This week’s selection is “The Science of Supercars” by Martin Roach, Neil Waterman, John Morrison and David Coulthard.
Supercars are just that: cars that vastly exceed the normal characteristics of automobiles in performance, style, and well, cost.
To achieve those tip-top characteristics, a great deal of advanced engineering, manufacturing and design must take place. This has been the process of supercar development over many decades, today reaching incredible capabilities.
This book explores the entire supercar space, with contributions from multiple authors, and even an introduction from well-known British F1 driver David Coulthard, who was runner up for the 2001 championship while driving for the McLaren team.
Organization of the book is around the key scientific concepts that make up a supercar, including engines, transmissions, aerodynamics, styling, and more.

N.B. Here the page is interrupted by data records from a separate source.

==> src/rtl/bpred_update_sched.sv <==
// Branch-predictor update scheduler: arbitrates two requesters into a small FIFO and drains one update per cycle.
// Optional table-invalidate sweep after reset when BPRED_INIT_SWEEP_EN is defined.
module bpred_update_sched #(
  parameter int ADDR_WIDTH = 10,
  parameter int FIFO_DEPTH = 4
) (
  input  logic        clk,
  input  logic        reset,
  input  logic        a_valid,
  output logic        a_ready,
  input  logic [31:0] a_pc,
  input  logic        a_is_br,
  input  logic        a_taken,
  input  logic [31:0] a_target,
  input  logic        b_valid,
  output logic        b_ready,
  input  logic [31:0] b_pc,
  input  logic        b_is_br,
  input  logic        b_taken,
  input  logic [31:0] b_target,
  output logic        upd_valid,
  output logic [31:0] upd_pc,
  output logic        upd_is_br,
  output logic        upd_taken,
  output logic [31:0] upd_target,
  output logic        init_busy
);

  localparam int PW = $clog2(FIFO_DEPTH);
  localparam int CW = PW + 1;
  localparam logic [CW-1:0] FREE2_MAX = CW'(FIFO_DEPTH - 2);
  localparam logic [CW-1:0] FREE1_CNT = CW'(FIFO_DEPTH - 1);

  typedef struct packed {
    logic [31:0] pc;
    logic        is_br;
    logic        taken;
    logic [31:0] target;
  } entry_t;

  entry_t          mem [FIFO_DEPTH];
  logic [PW-1:0]   wr_ptr, rd_ptr;
  logic [CW-1:0]   count;
  logic            pri;       // 0: A has priority, 1: B has priority
  logic            run;
  logic            acc_a, acc_b, b_first, pop;
  logic [1:0]      push_n;
  entry_t          entry_a, entry_b, first, second;

`ifdef BPRED_INIT_SWEEP_EN
  typedef enum logic [0:0] {INIT, RUN} state_t;
  state_t                state, state_next;
  logic [ADDR_WIDTH-1:0] sweep_idx;
  logic                  sweep_done;

  always_ff @(posedge clk or posedge reset) begin
    if (reset) state <= INIT;
    else       state <= state_next;
  end

  // Leave INIT only once the last invalidate has been visible on upd_* for a full cycle.
  always_comb begin
    state_next = state;
    if (state == INIT && sweep_done) state_next = RUN;
  end

  assign run       = (state == RUN);
  assign init_busy = (state == INIT);
`else
  assign run       = 1'b1;
  assign init_busy = 1'b0;
`endif

  // Readiness uses start-of-cycle occupancy; the same-cycle pop is deliberately not credited.
  always_comb begin
    a_ready = 1'b0;
    b_ready = 1'b0;
    if (run && !reset) begin
      if (count <= FREE2_MAX) begin
        a_ready = 1'b1;
        b_ready = 1'b1;
      end else if (count == FREE1_CNT) begin
        if (pri ? b_valid : a_valid) begin
          a_ready = !pri;
          b_ready = pri;
        end else begin
          a_ready = pri;
          b_ready = !pri;
        end
      end
    end
  end

  assign acc_a   = a_valid && a_ready;
  assign acc_b   = b_valid && b_ready;
  assign b_first = acc_b && (pri || !acc_a);
  assign push_n  = {1'b0, acc_a} + {1'b0, acc_b};
  assign pop     = run && (count != '0);
  assign entry_a = '{pc: a_pc, is_br: a_is_br, taken: a_taken, target: a_target};
  assign entry_b = '{pc: b_pc, is_br: b_is_br, taken: b_taken, target: b_target};
  assign first   = b_first ? entry_b : entry_a;
  assign second  = b_first ? entry_a : entry_b;

  always_ff @(posedge clk) begin
    if (push_n != 2'd0) mem[wr_ptr] <= first;
    if (push_n == 2'd2) mem[wr_ptr + PW'(1)] <= second;
  end

  always_ff @(posedge clk or posedge reset) begin
    if (reset) begin
      wr_ptr     <= '0;
      rd_ptr     <= '0;
      count      <= '0;
      pri        <= 1'b0;
      upd_valid  <= 1'b0;
      upd_pc     <= '0;
      upd_is_br  <= 1'b0;
      upd_taken  <= 1'b0;
      upd_target <= '0;
`ifdef BPRED_INIT_SWEEP_EN
      sweep_idx  <= '0;
      sweep_done <= 1'b0;
`endif
    end else begin
      wr_ptr <= wr_ptr + PW'(push_n);
      count  <= count + CW'(push_n) - CW'(pop);
      if (pri ? acc_b : acc_a) pri <= !pri;
      if (run) begin
        if (pop) begin
          upd_valid  <= 1'b1;
          upd_pc     <= mem[rd_ptr].pc;
          upd_is_br  <= mem[rd_ptr].is_br;
          upd_taken  <= mem[rd_ptr].taken;
          upd_target <= mem[rd_ptr].target;
          rd_ptr     <= rd_ptr + PW'(1);
        end else begin
          upd_valid  <= 1'b0;
        end
      end
`ifdef BPRED_INIT_SWEEP_EN
      else if (sweep_done) begin
        upd_valid <= 1'b0;
      end else begin
        upd_valid  <= 1'b1;
        upd_pc     <= 32'({sweep_idx, 2'b00});
        upd_is_br  <= 1'b0;
        upd_taken  <= 1'b0;
        upd_target <= '0;
        sweep_idx  <= sweep_idx + ADDR_WIDTH'(1);
        if (sweep_idx == '1) sweep_done <= 1'b1;
      end
`endif
    end
  end

endmodule

==> config.mk <==
export PLATFORM = sky130hd
export DESIGN_NAME = bpred_update_sched
export DESIGN_NICKNAME = d
export VERILOG_FILES = /design/src/rtl/bpred_update_sched.sv
export SDC_FILE = /design/constraint.sdc
export NUM_CORES = 1
export LEC_CHECK = 0
export ABC_AREA = 1
export CAP_MARGIN = 20
export CELL_PAD_IN_SITES_DETAIL_PLACEMENT = 1
export CELL_PAD_IN_SITES_GLOBAL_PLACEMENT = 2
export CORE_AREA = 3 3 236 238
export DETAILED_ROUTE_END_ITERATION = 10
export DIE_AREA = 0 0 239 241
export PLACE_DENSITY = 0.78
export SYNTH_ARGS = -nofsm -noshare
export SYNTH_HDL_FRONTEND = slang
export SYNTH_SLANG_ARGS = --single-unit
==> constraint.sdc <==
create_clock -name clk -period 7.2 [get_ports clk]
set_input_delay 1.44 -clock clk [delete_from_list [all_inputs] [get_ports clk]]
set_output_delay 1.44 -clock clk [all_outputs]
set_load 0.02 [all_outputs]
---- After elaboration in Yosys (flattened, before gate mapping) ----
Memory sizes are Yosys's and may differ from the RTL's. A register that Yosys moved wholly into a read port is not among the register bits.
Cells that the tools add are included.
cells by class
  mux-type cells .......................... 17
  eq/ne operators ......................... 2
  reduce and logical (&&, ||, !) cells .... 8
  $lt $le $gt $ge ......................... 1
  add/sub/neg operators ................... 6
operators by type and width
  operator             count
  $mux 66              2
  $mux 1               15
  $add 2x1->2 const B  2
  $add 3x2->3          1
  $eq 3x2->1 const B   1
  $le 3x2->1 const B   1
  $logic_and 1x1->1    3
  $reduce_bool 3->1    1
  $sub 3x1->3          1
  $add 1x1->2          1
  $add 2x2->2          1
  $eq 2x2->1 const B   1
  $logic_not 1->1      2
  $reduce_bool 2->1    1
  $logic_or 1x1->1     1
word-level totals
  bits in registers ....................... 9
  memories kept ........................... 1
  input bits .............................. 136
  memory bits (writable) .................. 264
  word-level logic and storage cells ...... 40
memories
  name  words  bits a word  rd ports  clocked after memory_dff  write ports  RTL line  RTL
  mem   4      66           1         1                         2            41        entry_t mem [FIFO_DEPTH];

---- Logic depth before layout (Yosys ltp) ----
  depth in word-level cells ............... 10
  mapped depth ............................ 14
  mapped depth without buffers ............ 12

---- Worst setup path after synthesis ----
Ideal clock, no wire load.
  path kind ............................... input to register
  start ................................... in reset
  end ..................................... mem mem[2][0] in the netlist's numbering, enable pin
  path slack .............................. -0.503 ns
  required time ........................... 6.619 ns
  arrival ................................. 7.122 ns
  cell stages on the path ................. 6
  path buffers ............................ 0
  cell sequence ........................... nor2_1 inv_1 a21oi_1 nand2_1 ha_1 o21ai_0
RTL lines
  element          RTL line  RTL
  start, declared  8         input logic reset,
  end, declared    41

---- Worst setup path in the final report ----
  start ................................... in reset
  end ..................................... out a_ready
on the way
  cells in the longest elaborated chain, start to end .. 1
ends and longest elaborated chain
  element        RTL line  RTL
  $mux 1         78        if (run && !reset) begin
  end, declared  10        output logic a_ready,
No other way between the ends.

==> run metrics <==
first-pass GRT wire length 103,000 µm; EDFF count, synth 264; most common cell after layout, fill and taps aside nand2_1; initial antenna violation count 0; DP Area 20,900 µm²; Ports 206; number of buffers added on ports 204; Worst Path Max Fanout 3; critical path type in2out; Ys Warns 0; sequential share of the synthesized area 0.538; Root Buffer clkbuf_16; most frequent cells in the layout 539 x nand2_1, 529 x nand3_1, 329 x nor2_1; largest net degree at the start of global routing 77; final wirelength 68,300 µm; final setup margin 2.70 ns; ys async rst share 0.221; Setup Viol. Count Final 0; Syn Area/Cell 8.05 µm²; critical path arrival 3.06 ns; CTS clk-pin slew, worst paths 0.05 ns; Mapped Area 18,200 µm²; Unique masters post-synth 24; layout cell share with drive strength beyond 1 0.0433; Slew headroom 0.220; DRC 0; Die X 239 µm; clock sinks 339; Final Critical Period 4.50 ns; final instance area 22,200 µm²; R2R setup slack 4.00 ns; fmax 222 MHz; n_diodes 0; via count 17,000; post-CTS resize count 0; Wirelength per Cell 21.9 µm; overall die height 241 µm; Pleak 9.33 nW; Worst Tran Pin Value 1.17 ns; flops & latches, synth 339; CTS Buf Count 41; Final ANT Viol Nets 0; core region area 53,800 µm²; vias in the first global route 17,900; # Max-Cap Violations 0; hold buffers post-CTS 0; CTS tree yes; Hold Path Class reg2reg; Fin Clk Skew 0.0122 ns; RSZ-0062 raised after global routing false; status finished clean; GRT Util Overall 0.234; final hold violation count 0; post-DR vias/cell 5.45; Initial DRC Count 1,032; clock latency on the worst-skew pair 0.56 ns; Site Rows 85; Gate Count Post-Synth 2,262; setup_tns 0 ns; Fill cells 6,404; fin nets 2,539; Clock Tree Buf Depth 3; Area growth, synth to finish 21.7%; die area 57,600 µm²; Max Transition Viols Final 0; pwr dens 359 nW/µm²; Hold WS 0.511 ns; pre-CTS WS 2.43 ns; Synth Flop Type edfxtp_1; CP required 5.76 ns; Initial Util 0.339; Setup crit start kind input port; grt ovf 0; dpl hpwl 38,600 µm; Synthesized Nets 2,406; htree depth 2; Peak VDD IR 0.202 mV; post-CTS setup repair buffer count 0; ratio of final minimum period to clock period 0.626; First-pass DRT Iterations 7; Crit. End Element primary output; gp weighted congestion 0.771
[stage by stage]
step                      total power [mW]  std cells   util
final                                 7.96       3121  0.412
after global routing                  8.44       3121  0.412
after CTS                             8.04       3119  0.411
after detailed placement              6.02       3046  0.388
after global placement                5.91       3044  0.387
after floorplan                       4.75       2262      -
[flip-flops by register name (all words and copies together) (netlist names)]
signal and flops:
upd_valid 1, upd_taken 1, upd_is_br 1, pri 1, rd_ptr 2, upd_target 32, wr_ptr 2, mem 264
upd_pc 32, count 3
[cell usage after synthesis (2+ instances only)]
| cell type | count | share of area |
|---|---|---|
| dfrtp_1 | 75 | 0.10 |
| o21ai_0 | 136 | 0.037 |
| o22ai_1 | 2 | 0.00069 |
| ha_1 | 7 | 0.0048 |
| nor2_1 | 333 | 0.069 |
| nand3_1 | 529 | 0.15 |
| inv_1 | 154 | 0.032 |
| xnor2_1 | 3 | 0.0014 |
| buf_4 | 5 | 0.0021 |
| nand2_1 | 540 | 0.11 |
| buf_1 | 34 | 0.0070 |
| clkbuf_1 | 69 | 0.014 |
| a31oi_1 | 66 | 0.023 |
| buf_2 | 34 | 0.0093 |
| xor2_1 | 3 | 0.0014 |
| edfxtp_1 | 264 | 0.44 |
[layer usage]
layer	track usage	up-vias	share of wire
met5	0	-	0
met4	0.0874	0	0.030
met3	0.0289	135	0.046
met2	0.429	474	0.51
met1	0.283	8504	0.41
li1	-	7903	-
[critical path, stage by stage]
cell and delay, ns:
clkdlybuf4s50_1 0.46, nor2_1 0.22, inv_1 0.11, a21oi_1 0.19, clkdlybuf4s50_1 0.64
[final cells by class]
| class | count | area [µm²] | share of cell area |
|---|---|---|---|
| Inverter | 155 | 598 | 0.0270 |
| Tap cell | 696 | 871 | 0.0393 |
| Sequential cell | 339 | 9810 | 0.442 |
| Clock buffer | 60 | 1150 | 0.0517 |
| Multi-Input combinational cell | 1626 | 7320 | 0.330 |
| Clock inverter | 13 | 114 | 0.00513 |
| Timing Repair Buffer | 232 | 2320 | 0.104 |
[kinds of logic (layout without fill, tap and decap cells)]
family	count (synthesis)	in the layout	share of synthesized area
buffers and inverters	297	460	0.0646
adders and majority gates	8	8	0.00591
muxes	1	1	0.000618
DFF	339	339	0.538
and+or+nand+nor	1405	1405	0.327
other	1	1	0.000206
AOI/OAI and AO/OA	205	205	0.0610
xor gates and xnor gates	6	6	0.00288
[where the power goes]
part	switching (mW)	internal, mW	total (mW)	leakage [nW]
clock	0.826	1.17	2.00	0.618
sequential	0.308	2.66	2.97	3.26
combinational	1.95	1.04	2.99	5.45
total	3.09	4.87	7.96	9.33
[worst paths after layout]
check | start | end | depth (start not counted)
setup / recovery | reset | a_ready | 5
hold / removal | upd_pc[31] | upd_pc[31] | 1
setup reg to reg | count[2] | mem[1][27] | 11
hold reg to reg | upd_pc[31] | upd_pc[31] | 1
max in group asynchronous | reset | rd_ptr[0] | 3
min in group asynchronous | reset | pri | 2
(Power assumes the default switching activity.)
==> edit, RTL diff (same settings) <==
Register the inputs `a_target` and `b_target` before use, with the module's reset. The logic sees them one clock later. The other inputs are not delayed to match.
--- a/src/rtl/bpred_update_sched.sv
+++ b/src/rtl/bpred_update_sched.sv
@@ -37,6 +37,19 @@
     logic        taken;
     logic [31:0] target;
   } entry_t;
+
+  logic [31:0] a_target_q;
+  logic [31:0] b_target_q;
+
+  always_ff @(posedge clk or posedge reset) begin
+    if (reset) begin
+      a_target_q <= '0;
+      b_target_q <= '0;
+    end else begin
+      a_target_q <= a_target;
+      b_target_q <= b_target;
+    end
+  end
 
   entry_t          mem [FIFO_DEPTH];
   logic [PW-1:0]   wr_ptr, rd_ptr;
@@ -96,8 +109,8 @@
   assign b_first = acc_b && (pri || !acc_a);
   assign push_n  = {1'b0, acc_a} + {1'b0, acc_b};
   assign pop     = run && (count != '0);
-  assign entry_a = '{pc: a_pc, is_br: a_is_br, taken: a_taken, target: a_target};
-  assign entry_b = '{pc: b_pc, is_br: b_is_br, taken: b_taken, target: b_target};
+  assign entry_a = '{pc: a_pc, is_br: a_is_br, taken: a_taken, target: a_target_q};
+  assign entry_b = '{pc: b_pc, is_br: b_is_br, taken: b_taken, target: b_target_q};
   assign first   = b_first ? entry_b : entry_a;
   assign second  = b_first ? entry_a : entry_b;
 
Function: changed (a bounded check fails within 4 cycles, from zero or initial values and one cycle with reset high).
==> edit against the unedited design <==
Area after synthesis is 8.9% higher; sequential cell count grew 64; worst setup slack worse by 0.034 ns; power rose by 9.6%; sequential power up 14%; cell area grew 8.5%; wire length is 1.1% higher; clock skew up 0.0099 ns.
==> edit: results (changes against the unedited design) <==
Worst setup path
  – Reg-to-Reg End: mem[1][32]$_DFFE_PP_
  – Slowest CP cell: clkdlybuf4s50_1
  – Worst reg2reg path depth: 11 (unchanged)
  – Flop2flop setup slack: 3.66 ns (-0.34 ns)

Yosys
  – Mux share of post-synthesis cell area: 0.05678% (-0.0050 points)
  – Post-synth EDFFs: 264 (unchanged)
  – Synth unique cells: 26 (+8.3%)
  – Commonest register cell after synthesis: edfxtp_1
  – Seq/Total Area, Yosys: 57.51% (+3.7 points)
  – Area contributors post-synth: edfxtp_1, dfrtp_1, nand3_1
  – YS warnings: 0 (unchanged)
  – Synth Area in Compound Gates: 5.602% (-0.50 points)
  – Post-Synth XOR/XNOR Area: 0.2650% (-0.023 points)
  – Fraction of the mapped netlist area in adder cells: 0.5426% (-0.048 points)
  – Syn nets: 2,470 (+2.7%)
  – Ys async rst share: 34.49% (+12 points)

Min path
  – Hold Path Origin: upd_pc[25]$_DFFE_PP0N_
  – Hold Path End: upd_pc[25]$_DFFE_PP0N_

Clocking
  – Worst-skew pair later-pin latency: 0.59 ns (+0.03 ns)
  – Reg clk slew, reported paths: 0.05 ns (about the same)
  – Clk buf depth: 3 (unchanged)
  – Num CTS Buffers: 48 (+17%)

Placed design
  – Estimated wirelength of the detail-placed design: 38,450 um (-0.32%)
  – Placer's final routability congestion estimate: 0.7643 (-0.87%)
  – Port bufs: 204 (unchanged)

Drt
  – Average wire per standard cell: 21.58 um (-1.4%)
  – Pre-antenna DRT Iters: 5 (-2)
  – DRT iter0 DRCs: 839 (-19%)
  – Via count: 17.42k (+2.4%)

Global routing
  – Global-route wire length before repair: 106,300 um (+2.8%)
  – Vias in the first global route: 18.54k (+3.9%)
  – Largest net degree at the start of global routing: 90 (+17%)
  – Gr usage total: 23.97% (+0.55 points)

Pwr
  – Peak VDD IR: 0.2451 mV (+22%)
  – LEAKAGE: 10.21 nW (+9.5%)

STA
  – Clk_skew: 0.02208 ns (+0.009875 ns)
  – Worst slew pin tran: 1.191 ns (+0.02109 ns)

Outcome
  – Outcome: completed

Finish
  – Fill count: 6,201 (-3.2%)
  – Fin nets: 2,608 (+2.7%)
  – Fraction of layout cells with a size suffix above 1: 4.752% (+0.42 points)
## edit: cell types whose count changed after synthesis, sizes merged
cell,change
buf,-4
clkbuf,+4
dfrtp,+64
## edit: through the flow
stage	instances	setup slack, ns	utilization [%]	hold slack [ns]	area (um2)
finish	3200	2.661	44.73	0.5171	24070
global route	3200	2.522	44.73	0.5271	24070
CTS	3198	2.657	44.65	0.5154	24030
detailed placement	3108	2.119	41.75	0.5032	22470
global placement	3107	2.162	41.70	0.5001	22440
floorplan	2326	-0.5035	-	0.5016	19830
## edit: cell families after synthesis
| logic type | after synthesis |
|---|---|
| buf+inv | 297 |
| mux | 1 |
| other cells | 1 |
| xor+xnor | 6 |
| simple gates | 1405 |
| compound gates | 205 |
| fa+ha+maj | 8 |
| flops | 403 |
## edit: final cells by class
type / instances / share of cell area, %
repair buffers: 230 / 9.615
inverters: 155 / 2.474
flip-flops and latches: 403 / 47.41
well taps: 696 / 3.617
clock buffers: 76 / 6.060
multi-input cells: 1626 / 30.41
clock inverters: 14 / 0.4106
## edit: report_power, final
| group | switching [mW] | internal (mW) |
|---|---|---|
| registers | 0.346 | 3.04 |
| clock network | 0.978 | 1.42 |
| logic | 1.90 | 1.03 |
| total | 3.23 | 5.50 |
## edit: routing by layer
metal / vias to the layer above / wire length (um) / global-route usage [%]
li1: 8118 / - / -
met1: 8742 / 29180 / 29.72
met2: 427 / 34780 / 43.42
met3: 131 / 3055 / 3.177
met4: 0 / 2030 / 7.715
met5: - / 0 / 0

The book concludes with a look at the technology that has been re-shaping the supercar world in recent years, and how it may evolve in the future.
One of the technologies that has been especially useful for supercar development recently is the extensive use of 3D printing. Combined with advanced simulation software, the technology is able to produce unique parts that are not only lightweight, but also stronger than conventionally designed and manufactured parts.
These approaches have been used for both metal components as well as polymer parts, and there has been extensive use of composite materials, including carbon fiber-reinforced materials. These provide incredibly strong and yet lightweight parts that offer significant advantages to F1 teams using them.
If you’re at all interested in motorsport, F1 or use of technologies to advance the sport, this book is for you.